Items from a dataset
↓↓↓
`src/rtl/rs_mon_pkg.sv`:
```
// -----------------------------------------------------------------------------
// rs_mon_pkg
// Shared types and constants for the RS latch monitor.
//   state_t  : monitor FSM states
//   code_t   : synchronized {notR, notS} input code
//   defaults : SETTLE_CYCLES_DEFAULT, CNT_W_DEFAULT
// -----------------------------------------------------------------------------
package rs_mon_pkg;

    localparam int unsigned SETTLE_CYCLES_DEFAULT = 4;
    localparam int unsigned CNT_W_DEFAULT         = 16;

    // Cycles the synchronizers need after reset release before their outputs
    // reflect the real inputs.
    localparam logic [1:0] WARM_DONE = 2'd2;

    typedef enum logic [1:0] {
        ST_UNKNOWN = 2'd0,
        ST_SETTLE  = 2'd1,
        ST_CHECK   = 2'd2,
        ST_ILLEGAL = 2'd3
    } state_t;

    // Bit 1 = notR, bit 0 = notS
    typedef logic [1:0] code_t;

    localparam code_t CODE_ILLEGAL = 2'b00;
    localparam code_t CODE_RESET   = 2'b01;
    localparam code_t CODE_SET     = 2'b10;
    localparam code_t CODE_HOLD    = 2'b11;

    // True for codes that force the latch to a known value.
    function automatic logic is_drive_code(code_t c);
        return (c == CODE_SET) || (c == CODE_RESET);
    endfunction

endpackage

```
`src/rtl/rs_sync2.sv`:
```
// -----------------------------------------------------------------------------
// rs_sync2
// Two-flop synchronizer for one asynchronous bit.
//   clk_i   : sampling clock
//   rst_n_i : asynchronous active-low reset, clears both flops
//   d_i     : asynchronous input
//   q_o     : synchronized output, two clock cycles of latency
// -----------------------------------------------------------------------------
module rs_sync2 (
    input  logic clk_i,
    input  logic rst_n_i,
    input  logic d_i,
    output logic q_o
);

    logic meta_q;
    logic sync_q;

    always_ff @(posedge clk_i or negedge rst_n_i) begin
        if (!rst_n_i) begin
            meta_q <= 1'b0;
            sync_q <= 1'b0;
        end else begin
            meta_q <= d_i;
            sync_q <= meta_q;
        end
    end

    assign q_o = sync_q;

endmodule

```
`src/rtl/rs_latch_monitor.sv`:
```
// -----------------------------------------------------------------------------
// rs_latch_monitor
// Watches an external active-low RS latch, predicts its output from the
// synchronized notR/notS pair and compares it with the synchronized Q once the
// inputs have been stable for SETTLE_CYCLES.
//
// Parameters
//   SETTLE_CYCLES : stable cycles before a comparison (1..255)
//   CNT_W         : width of error_count / check_count
// Ports
//   Clock, nReset          : clock, asynchronous active-low reset
//   notR, notS, Q          : asynchronous signals of the observed latch
//   expected_q, exp_valid  : predicted Q and its validity
//   err_pulse              : one-cycle pulse per mismatch
//   illegal_pulse          : one-cycle pulse on entering notR=notS=0
//   error_count            : saturating mismatch count
//   check_count            : saturating comparison count
//   pass                   : comparisons made and none failed
//   first_fail_time        : cycle stamp of the first mismatch
// Build option
//   RS_MON_FIRST_FAIL_EN   : enables the free-running cycle counter feeding
//                            first_fail_time; otherwise the port reads 0.
//
// state      | meaning
// -----------+--------------------------------------------------------------
// ST_UNKNOWN | no valid prediction, nothing compared
// ST_SETTLE  | prediction valid, waiting for inputs to settle
// ST_CHECK   | comparison made on entry, idle until the next input change
// ST_ILLEGAL | notR=notS=0 seen, prediction invalid
// -----------------------------------------------------------------------------
module rs_latch_monitor
    import rs_mon_pkg::*;
#(
    parameter int unsigned SETTLE_CYCLES = SETTLE_CYCLES_DEFAULT,
    parameter int unsigned CNT_W         = CNT_W_DEFAULT
) (
    input  logic             Clock,
    input  logic             nReset,
    input  logic             notR,
    input  logic             notS,
    input  logic             Q,
    output logic             expected_q,
    output logic             exp_valid,
    output logic             err_pulse,
    output logic             illegal_pulse,
    output logic [CNT_W-1:0] error_count,
    output logic [CNT_W-1:0] check_count,
    output logic             pass,
    output logic [31:0]      first_fail_time
);

    logic r_s, s_s, q_s;
    code_t code_s, code_q;
    logic  chg;

    state_t           state_q, state_d;
    logic [7:0]       settle_q, settle_d;
    logic [1:0]       warm_q;
    logic             exp_q, exp_d;
    logic             expv_q, expv_d;
    logic             err_q, err_d;
    logic             ill_q, ill_d;
    logic [CNT_W-1:0] errcnt_q, errcnt_d;
    logic [CNT_W-1:0] chkcnt_q, chkcnt_d;
    logic             pass_q, pass_d;

    rs_sync2 u_sync_r (.clk_i(Clock), .rst_n_i(nReset), .d_i(notR), .q_o(r_s));
    rs_sync2 u_sync_s (.clk_i(Clock), .rst_n_i(nReset), .d_i(notS), .q_o(s_s));
    rs_sync2 u_sync_q (.clk_i(Clock), .rst_n_i(nReset), .d_i(Q),    .q_o(q_s));

    assign code_s = {r_s, s_s};
    assign chg    = (code_s != code_q);

    always_comb begin
        state_d  = state_q;
        settle_d = settle_q;
        exp_d    = exp_q;
        expv_d   = expv_q;
        err_d    = 1'b0;
        ill_d    = 1'b0;
        errcnt_d = errcnt_q;
        chkcnt_d = chkcnt_q;

        // Until the synchronizers have filled, their reset zeros would look
        // like an illegal code, so the FSM is held in UNKNOWN.
        if (warm_q == WARM_DONE) begin
            if (code_s == CODE_ILLEGAL) begin
                if (state_q != ST_ILLEGAL) begin
                    state_d = ST_ILLEGAL;
                    ill_d   = 1'b1;
                    exp_d   = 1'b0;
                    expv_d  = 1'b0;
                end
            end else if (chg) begin
                // An input change always wins over a comparison due this cycle.
                if (is_drive_code(code_s)) begin
                    state_d  = ST_SETTLE;
                    settle_d = 8'(SETTLE_CYCLES);
                    exp_d    = (code_s == CODE_SET);
                    expv_d   = 1'b1;
                end else if (expv_q) begin
                    state_d  = ST_SETTLE;
                    settle_d = 8'(SETTLE_CYCLES);
                end else begin
                    // Hold after illegal/unknown: latch value is undefined.
                    state_d = ST_UNKNOWN;
                    exp_d   = 1'b0;
                    expv_d  = 1'b0;
                end
            end else begin
                case (state_q)
                    ST_UNKNOWN: begin
                        if (is_drive_code(code_s)) begin
                            state_d  = ST_SETTLE;
                            settle_d = 8'(SETTLE_CYCLES);
                            exp_d    = (code_s == CODE_SET);
                            expv_d   = 1'b1;
                        end
                    end
                    ST_SETTLE: begin
                        settle_d = settle_q - 8'd1;
                        if (settle_q == 8'd1) begin
                            state_d = ST_CHECK;
                            if (chkcnt_q != '1) chkcnt_d = chkcnt_q + CNT_W'(1);
                            if (q_s != exp_q) begin
                                err_d = 1'b1;
                                if (errcnt_q != '1) errcnt_d = errcnt_q + CNT_W'(1);
                            end
                        end
                    end
                    default: ;
                endcase
            end
        end

        pass_d = (chkcnt_d != '0) && (errcnt_d == '0);
    end

    always_ff @(posedge Clock or negedge nReset) begin
        if (!nReset) begin
            state_q  <= ST_UNKNOWN;
            settle_q <= '0;
            warm_q   <= '0;
            code_q   <= CODE_ILLEGAL;
            exp_q    <= 1'b0;
            expv_q   <= 1'b0;
            err_q    <= 1'b0;
            ill_q    <= 1'b0;
            errcnt_q <= '0;
            chkcnt_q <= '0;
            pass_q   <= 1'b0;
        end else begin
            state_q  <= state_d;
            settle_q <= settle_d;
            code_q   <= code_s;
            exp_q    <= exp_d;
            expv_q   <= expv_d;
            err_q    <= err_d;
            ill_q    <= ill_d;
            errcnt_q <= errcnt_d;
            chkcnt_q <= chkcnt_d;
            pass_q   <= pass_d;
            if (warm_q != WARM_DONE) warm_q <= warm_q + 2'd1;
        end
    end

`ifdef RS_MON_FIRST_FAIL_EN
    logic [31:0] cyc_q;
    logic [31:0] ffail_q;
    logic        ffail_seen_q;

    always_ff @(posedge Clock or negedge nReset) begin
        if (!nReset) begin
            cyc_q        <= '0;
            ffail_q      <= '0;
            ffail_seen_q <= 1'b0;
        end else begin
            cyc_q <= cyc_q + 32'd1;
            if (err_d && !ffail_seen_q) begin
                ffail_q      <= cyc_q;
                ffail_seen_q <= 1'b1;
            end
        end
    end

    assign first_fail_time = ffail_q;
`else
    assign first_fail_time = 32'd0;
`endif

    assign expected_q    = exp_q;
    assign exp_valid     = expv_q;
    assign err_pulse     = err_q;
    assign illegal_pulse = ill_q;
    assign error_count   = errcnt_q;
    assign check_count   = chkcnt_q;
    assign pass          = pass_q;

endmodule

```
`src/rtl/mmio_led_ctrl_if.sv`:
```
// mmio_led_ctrl_if: CPU data-bus view of the LED peripheral.
//   daddr    : CPU data address (big-endian word view)
//   din      : CPU store data
//   MemWrite : store strobe, qualified by hit inside the peripheral
//   hit      : address falls in the peripheral's 16-byte window (combinational)
//   rdata    : combinational read data, 0 when !hit
// master drives address/data/strobe (CPU side); slave is the peripheral.
interface mmio_led_ctrl_if;
  logic [31:0] daddr;
  logic [31:0] din;
  logic        MemWrite;
  logic        hit;
  logic [31:0] rdata;

  modport master (
    output daddr,
    output din,
    output MemWrite,
    input  hit,
    input  rdata
  );

  modport slave (
    input  daddr,
    input  din,
    input  MemWrite,
    output hit,
    output rdata
  );
endinterface

```
`src/rtl/mmio_led_ctrl.sv`:
```
// mmio_led_ctrl: memory-mapped LED peripheral on the CPU data bus.
//   Four word registers at BASE_ADDR (CTRL, PERIOD, DUTY, STATUS) drive
//   led_r/led_g with an 8-bit PWM per colour and an optional shared blink
//   that alternates red and green.
// Ports:
//   sys_clk   : clock, rising edge
//   sys_rst_n : asynchronous active-low reset
//   bus       : CPU data-bus slave (daddr, din, MemWrite in; hit, rdata out)
//   led_r     : red LED drive, active high, registered
//   led_g     : green LED drive, active high, registered
module mmio_led_ctrl #(
  parameter logic [31:0] BASE_ADDR = 32'h0000_0400,
  parameter int unsigned CNT_W     = 24
) (
  input  logic                  sys_clk,
  input  logic                  sys_rst_n,
  mmio_led_ctrl_if.slave        bus,
  output logic                  led_r,
  output logic                  led_g
);

  // CTRL bits held in ctrl_q: [0] r_en, [1] g_en, [2] blink_en
  logic [2:0]       ctrl_q,       ctrl_d;
  logic [CNT_W-1:0] period_q,     period_d;
  logic [15:0]      duty_q,       duty_d;
  logic [7:0]       pwm_cnt_q,    pwm_cnt_d;
  logic [CNT_W-1:0] blink_cnt_q,  blink_cnt_d;
  logic             phase_q,      phase_d;
  logic [15:0]      toggle_cnt_q, toggle_cnt_d;
  logic             led_r_q,      led_r_d;
  logic             led_g_q,      led_g_d;

  logic       hit;
  logic       wr_en;
  logic [1:0] sel;
  logic       phase_clr;
  logic       on_r;
  logic       on_g;
  logic       blink_en;

  always_comb begin
    hit      = (bus.daddr[31:4] == BASE_ADDR[31:4]);
    wr_en    = hit && bus.MemWrite;
    sel      = bus.daddr[3:2];
    blink_en = ctrl_q[2];

    ctrl_d    = ctrl_q;
    period_d  = period_q;
    duty_d    = duty_q;
    phase_clr = 1'b0;
    if (wr_en) begin
      case (sel)
        2'd0: begin
          ctrl_d    = bus.din[2:0];
          phase_clr = bus.din[3];
        end
        2'd1:    period_d = bus.din[CNT_W-1:0];
        2'd2:    duty_d   = bus.din[15:0];
        default: ;
      endcase
    end

    pwm_cnt_d = pwm_cnt_q + 8'd1;

    blink_cnt_d  = blink_cnt_q;
    phase_d      = phase_q;
    toggle_cnt_d = toggle_cnt_q;
    if (blink_en && (period_q != '0)) begin
      // A PERIOD write at or below the running count would let the counter
      // run past PERIOD-1; restart it silently instead of toggling.
      if (blink_cnt_q >= period_q) begin
        blink_cnt_d = '0;
      end else if (blink_cnt_q == period_q - CNT_W'(1)) begin
        blink_cnt_d  = '0;
        phase_d      = ~phase_q;
        toggle_cnt_d = toggle_cnt_q + 16'd1;
      end else begin
        blink_cnt_d = blink_cnt_q + CNT_W'(1);
      end
    end
    // phase_clr wins over a toggle landing on the same edge.
    if (phase_clr) begin
      blink_cnt_d  = '0;
      phase_d      = 1'b0;
      toggle_cnt_d = toggle_cnt_q;
    end

    on_r    = ctrl_q[0] && (pwm_cnt_q < duty_q[7:0]);
    on_g    = ctrl_q[1] && (pwm_cnt_q < duty_q[15:8]);
    led_r_d = on_r && (!blink_en || !phase_q);
    led_g_d = on_g && (!blink_en ||  phase_q);
  end

  always_comb begin
    bus.hit   = hit;
    bus.rdata = '0;
    if (hit) begin
      case (sel)
        2'd0:    bus.rdata[2:0]       = ctrl_q;
        2'd1:    bus.rdata[CNT_W-1:0] = period_q;
        2'd2:    bus.rdata[15:0]      = duty_q;
        default: bus.rdata[16:0]      = {phase_q, toggle_cnt_q};
      endcase
    end
  end

  always_ff @(posedge sys_clk or negedge sys_rst_n) begin
    if (!sys_rst_n) begin
      ctrl_q       <= '0;
      period_q     <= '0;
      duty_q       <= '0;
      pwm_cnt_q    <= '0;
      blink_cnt_q  <= '0;
      phase_q      <= 1'b0;
      toggle_cnt_q <= '0;
      led_r_q      <= 1'b0;
      led_g_q      <= 1'b0;
    end else begin
      ctrl_q       <= ctrl_d;
      period_q     <= period_d;
      duty_q       <= duty_d;
      pwm_cnt_q    <= pwm_cnt_d;
      blink_cnt_q  <= blink_cnt_d;
      phase_q      <= phase_d;
      toggle_cnt_q <= toggle_cnt_d;
      led_r_q      <= led_r_d;
      led_g_q      <= led_g_d;
    end
  end

  assign led_r = led_r_q;
  assign led_g = led_g_q;

endmodule
```
`src/flat_wrapper.sv`:
```
// flat-port wrapper written by rule: the top's interface ports become plain ports
module mmio_led_ctrl_flat 
#(
  parameter logic [31:0] BASE_ADDR = 32'h0000_0400,
  parameter int unsigned CNT_W     = 24
)
  (sys_clk, sys_rst_n, led_r, led_g, bus_daddr, bus_din, bus_MemWrite, bus_hit, bus_rdata);
  mmio_led_ctrl_if bus_i ();
  input  logic sys_clk;
  input  logic sys_rst_n;
  output logic led_r;
  output logic led_g;
  input wire logic [$bits(bus_i.daddr)-1:0] bus_daddr;
  input wire logic [$bits(bus_i.din)-1:0] bus_din;
  input wire logic [$bits(bus_i.MemWrite)-1:0] bus_MemWrite;
  output wire logic [$bits(bus_i.hit)-1:0] bus_hit;
  output wire logic [$bits(bus_i.rdata)-1:0] bus_rdata;
  assign bus_i.daddr = bus_daddr;
  assign bus_i.din = bus_din;
  assign bus_i.MemWrite = bus_MemWrite;
  assign bus_hit = bus_i.hit;
  assign bus_rdata = bus_i.rdata;
  mmio_led_ctrl #(.BASE_ADDR(BASE_ADDR), .CNT_W(CNT_W)) u_core (.sys_clk(sys_clk), .sys_rst_n(sys_rst_n), .bus(bus_i), .led_r(led_r), .led_g(led_g));
endmodule
```
`config.mk`:
```
export PLATFORM = sky130hd
export DESIGN_NAME = mmio_led_ctrl_flat
export DESIGN_NICKNAME = d
export VERILOG_FILES = /design/src/rtl/mmio_led_ctrl_if.sv /design/src/rtl/mmio_led_ctrl.sv /design/src/flat_wrapper.sv
export SDC_FILE = /design/constraint.sdc
export NUM_CORES = 1
export LEC_CHECK = 0
export BUFFER_PORTS_ARGS = -buffer_cell sky130_fd_sc_hd__buf_2
export CAP_MARGIN = 10
export CORE_MARGIN = 3
export CORE_UTILIZATION = 55
export CTS_CLUSTER_DIAMETER = 50
export DETAILED_ROUTE_END_ITERATION = 7
export PLACE_DENSITY = 0.78
export SYNTH_ARGS = -nofsm -noshare
export SYNTH_HDL_FRONTEND = slang
export SYNTH_SLANG_ARGS = --single-unit
```
`constraint.sdc`:
```
create_clock -name sys_clk -period 3.6 [get_ports sys_clk]
set_input_delay 0.18 -clock sys_clk [delete_from_list [all_inputs] [get_ports sys_clk]]
set_output_delay 0.18 -clock sys_clk [all_outputs]
set_load 0.02 [all_outputs]
```
Word level (Yosys, flattened, before mapping)
Index checks and enable logic that the tools add are counted.

Flip-flop bits (word level): 94. Bits in latches: 0. Bits in writable memories: 0. ROM bits: 0. Output and inout bits: 35. Logic and storage cells: 59. Memories: 0.

Add/subtract/negate cells: 4. Multipliers: 0. Divide/modulo/power cells: 0. Magnitude comparators: 3. Equality and inequality tests: 5. Shift-type cells: 0. Mux-type cells: 15. Bitwise operators: 3. Reduce and logical (&&, ||, !) cells: 20.

Operator list (number): 24-bit two-way mux (5); 13-bit case mux with 3 select lines (1); 28-bit by 7-bit equality test with 1-bit output (second input constant) (1); 24-bit by 1-bit adder with 24-bit output (second input constant) (1); 24-bit equality test (1); 24-bit >= comparator (1); 24-bit nonzero test (1); 24-bit by 1-bit subtractor with 24-bit output (second input constant) (1); 16-bit by 1-bit adder with 16-bit output (second input constant) (1); 8-bit < comparator (2); 3-bit case mux with 3 select lines (1); 8-bit by 1-bit adder with 8-bit output (second input constant) (1); 7-bit two-way mux (1); 1-bit logical AND (6); 1-bit two-way mux (6); 2-bit AND reduction (3); 4-bit AND reduction (1); 2-bit nonzero test (2); 1-bit NOT (3); 3-bit AND reduction (1); 2-bit by 1-bit equality test with 1-bit output (second input constant) (1); 2-bit equality test (second input constant) (1); 1-bit zero test (2); 2-bit zero test (1); 4 further kinds (5).

Depth between registers and ports, before layout
Depth after elaboration: 6. Mapped depth: 13. Gate-level depth less buffers: 11.

Worst setup path after synthesis
OpenSTA, ideal clock, no wires.

Path kind: register to register. Start: reg u_core.period_q[0]. End: reg u_core.toggle_cnt_q[1]. Setup time: 0.125 ns. Arrival time: 2.792 ns. Required time: 3.475 ns. Slack: 0.683 ns. Cell stages (with the launch flop): 12. Path through: dfrtp_1 inv_1 ha_1 or3b_2 nor3_2 nand3_1 xnor2_1 and4b_1 nand4_1 or2_4 nor2_1 mux2_2.

Cells in the longest elaborated chain, start to end: 3.

RTL lines: start: declaration (line mmio_led_ctrl.sv:24) `logic [CNT_W-1:0] period_q, period_d;`; start signal: assignment (line mmio_led_ctrl.sv:120) `period_q <= period_d;`; 24-bit by 1-bit subtractor with 24-bit output, or another cell as far along (line mmio_led_ctrl.sv:73) `end else if (blink_cnt_q == period_q - CNT_W'(1)) begin`; 24-bit equality test, or another cell as far along (line mmio_led_ctrl.sv:73); 4-bit AND reduction (no source line) *; end signal: assignment (line mmio_led_ctrl.sv:125) `toggle_cnt_q <= toggle_cnt_d;`; end: declaration (line mmio_led_ctrl.sv:29) `logic [15:0] toggle_cnt_q, toggle_cnt_d;`.

Mark *: on every way between the ends. The rest lies on a longest branch, timed or not. A chain may end at the register's enable or synchronous reset.

Worst setup path in the final report
Start: reg u_core.period_q[1]. End: reg u_core.toggle_cnt_q[1].

Same word-level chain as after synthesis.

==> run summary <==
Largest net degree at the start of global routing - 74
DR iter-0 viols - 522
Normalized max-slew margin - 30.2%
Detail Route Antenna Nets - 0
Non-filler cells, final - 961
Worst r2r dst - u_core.toggle_cnt_q[1]
DR WL/cell - 18.5 µm
Clk pin slew, worst setup/hold paths - 0.07 ns
Hold_ws - -0.0230 ns
Outcome - complete, but fails checks
CP max FO - 13
Max cap viols - 0
Area contributors post-synth - dfrtp_1 36%, ha_1 8.1%, o21ai_0 5.4%, xor2_1 4.8%, nand2_1 4.5%
Commonest cells post-synth - 94 x dfrtp_1, 78 x nand2_1, 70 x o21ai_0, 49 x nor2_1, 47 x inv_1
Cell Pwr Density - 285 nW/µm²
First-pass GRT wire length - 29.0 mm
Critical Path AT - 3.62 ns
Die area - 13,200 µm²
Worst EP required - 3.85 ns
Vias - 5,821
CTS tree - yes
Final nets - 922
Placed cell area - 7050 µm²
Detailed Routing Iterations Pass 1 - 5
Starting density of the core - 56.7%
R2r setup slk - 0.23 ns
Die height - 115 µm
Worst hold-check path type - in2async
Netlist cell types - 66
Worst-case clock buffer depth - 2
Max VDD drop - 266 µV
EDFF count, synth - 0
Worst stage delay on the critical path - 0.54 ns
PortBufs - 83
Top-count cell post-synth - dfrtp_1
Fillers - 995
Slowest library cell on the worst path - or3b_2
Row count - 39
Vias in the first global route - 5,786
# DRC - 0
Sequential share of the synthesized area - 36.0%
Synthesis-to-layout area growth - 12.4%
Antenna violations before repair - 0
Grt ovf - 0
Syn Inst Count - 738
Worst-Skew Late Latency - 0.36 ns
Clk root buf - clkbuf_16
I/O pins - 102
Top cell type by total area after synthesis - dfrtp_1
Final Wtd Congestion - 0.998
Post-synthesis register bit count - 94
Worst r2r path cells - 11
Core footprint - 11,500 µm²
Post-synth top area share - 36.0%
Setup TNS - 0 ns
Slew @ Worst Pin - 1.05 ns
CP Cell Sequence - inv_1 > ha_1 > or3b_2 > nor3_4 > nand3_1 > xnor2_1 > and4b_1 > nand4_1 > or2_4 > nor2_1 > mux2_2
Delay-heaviest family, CP - simple AND/OR/NAND/NOR gates
Post-DP HPWL - 13.5 mm
Fmax - 297 MHz
Sum of buffers and inverters on the critical path - 1
Failing checks - hold timing
Vias per cell - 6.06
Fin. max-slew vios - 0
TritonCTS Buffers - 9
CP Launch Type - register
Async SR Flop Fraction - 100%
Final hold viol count - 46
Reg-to-reg startpoint - u_core.period_q[1]
GRT Util Overall - 27.7%
Pleak - 3.70 nW
Final Skew - 0.00726 ns
Synth warn - 0
Setup violations, final - 0
Dpl cells - 945
# H-tree levels - 3
Layout cells sized above 1 - 18.5%
TritonCTS sink count - 94
Period utilisation layout - 93.6%
Post-synthesis average cell area - 8.84 µm²
Critical Path End Type - register
Final Critical Period - 3.37 ns
WL final - 17.8 mm
Final instance area - 7340 µm²
Crit path kind - reg2reg
Mapped Area - 6530 µm²
Main flop type after synthesis - dfrtp_1
Antenna diode count - 0
Die W - 115 µm
report_power, final:
group	switching (W)	internal, W	leakage, nW
clock	0.000438	0.000491	0.132
combinational	0.0000642	0.0000393	2.52
sequential	0.0000000000598	0.00106	1.05
cell families (layout without fill, tap and decap cells):
| group | after synthesis | count (layout) | synth area share, % |
|---|---|---|---|
| and+or+nand+nor | 290 | 290 | 24.6 |
| buffers and inverters | 89 | 162 | 6.10 |
| muxes | 11 | 11 | 2.40 |
| xor gates and xnor gates | 63 | 63 | 8.45 |
| AOI/OAI and AO/OA | 147 | 147 | 14.1 |
| DFF | 94 | 94 | 36.0 |
| adders and majority gates | 43 | 43 | 8.21 |
| other | 1 | 8 | 0.0575 |
worst register-to-register path, stage by stage (launching register included):
cell and delay, ns:
dfrtp_1 0.45, inv_1 0.13, ha_1 0.21, or3b_2 0.54
nor3_4 0.33, nand3_1 0.14, xnor2_1 0.23, and4b_1 0.22
nand4_1 0.13, or2_4 0.35, nor2_1 0.19, mux2_2 0.35
worst max-delay path by stage:
stage                     cells after the start  slack, ns          startpoint                      to
after detailed placement                     11       0.23  u_core.period_q[1]  u_core.toggle_cnt_q[1]
after global placement                       11       0.32  u_core.period_q[1]  u_core.toggle_cnt_q[1]
after global routing                         11      -0.05  u_core.period_q[1]  u_core.toggle_cnt_q[1]
after CTS                                    11       0.22  u_core.period_q[1]  u_core.toggle_cnt_q[2]
final                                        11       0.23  u_core.period_q[1]  u_core.toggle_cnt_q[1]
after floorplan                              11       0.68  u_core.period_q[0]  u_core.toggle_cnt_q[1]
state kept, by name, indices dropped and copies added (netlist names):
signal,cells
u_core.blink_cnt_q,24
u_core.ctrl_q,3
u_core.duty_q,16
u_core.led_g,1
u_core.led_r,1
u_core.period_q,24
u_core.phase_q,1
u_core.pwm_cnt_q,8
u_core.toggle_cnt_q,16
cells in the final DEF (no fill, tap or decap), types with 17 or more instances in the layout:
cell type	count
a21o_1	19
and3_1	20
buf_2	82
buf_4	17
dfrtp_1	94
ha_1	42
inv_1	47
nand2_1	78
nand3_1	31
nor2_1	49
o21ai_0	70
xnor2_1	27
xor2_1	36
layout make-up:
type	instances	area [µm²]	area share [%]
clock buffers	10	239	3.26
clock inverters	6	45.0	0.614
inverters	47	176	2.40
multi-input cells	562	3810	51.9
flip-flops and latches	94	2350	32.1
well taps	143	179	2.44
repair buffers	99	538	7.33
layer usage:
layer	track usage (%)	share of wire [%]	wire, µm
met1	37.1	42	7540
met2	44.3	48	8580
met3	5.11	6.3	1120
met4	11.4	3.2	571
met5	0	0	0
through the flow:
| step | total power, W | utilization (%) | worst slack [ns] |
|---|---|---|---|
| after floorplan | 0.00112 | - | 0.683 |
| after global placement | 0.00118 | 61.2 | 0.316 |
| after detailed placement | 0.00118 | 61.2 | 0.235 |
| after CTS | 0.00209 | 63.7 | 0.223 |
| after global routing | 0.00214 | 63.7 | -0.0477 |
| final | 0.00209 | 63.7 | 0.229 |
what timing repair did:
action | 4_1_cts | 5_1_grt
buffers inserted | 0 | 0
hold endpoints to repair | 0 | 0
hold buffers | 0 | 0
endpoints found under the setup margin | 0 | 5
gates resized for setup | 0 | 1
Note: power is estimated with default switching activity, not from simulation.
↑↑↑
- _Exercise requirements_
Write out exactly the lines above between the line with "Worst EP required - 3.85 ns" and the line with "Max VDD drop - 266 µV", inclusive, and nothing beyond them.

- _Solved exercise_
Worst EP required - 3.85 ns
Vias - 5,821
CTS tree - yes
Final nets - 922
Placed cell area - 7050 µm²
Detailed Routing Iterations Pass 1 - 5
Starting density of the core - 56.7%
R2r setup slk - 0.23 ns
Die height - 115 µm
Worst hold-check path type - in2async
Netlist cell types - 66
Worst-case clock buffer depth - 2
Max VDD drop - 266 µV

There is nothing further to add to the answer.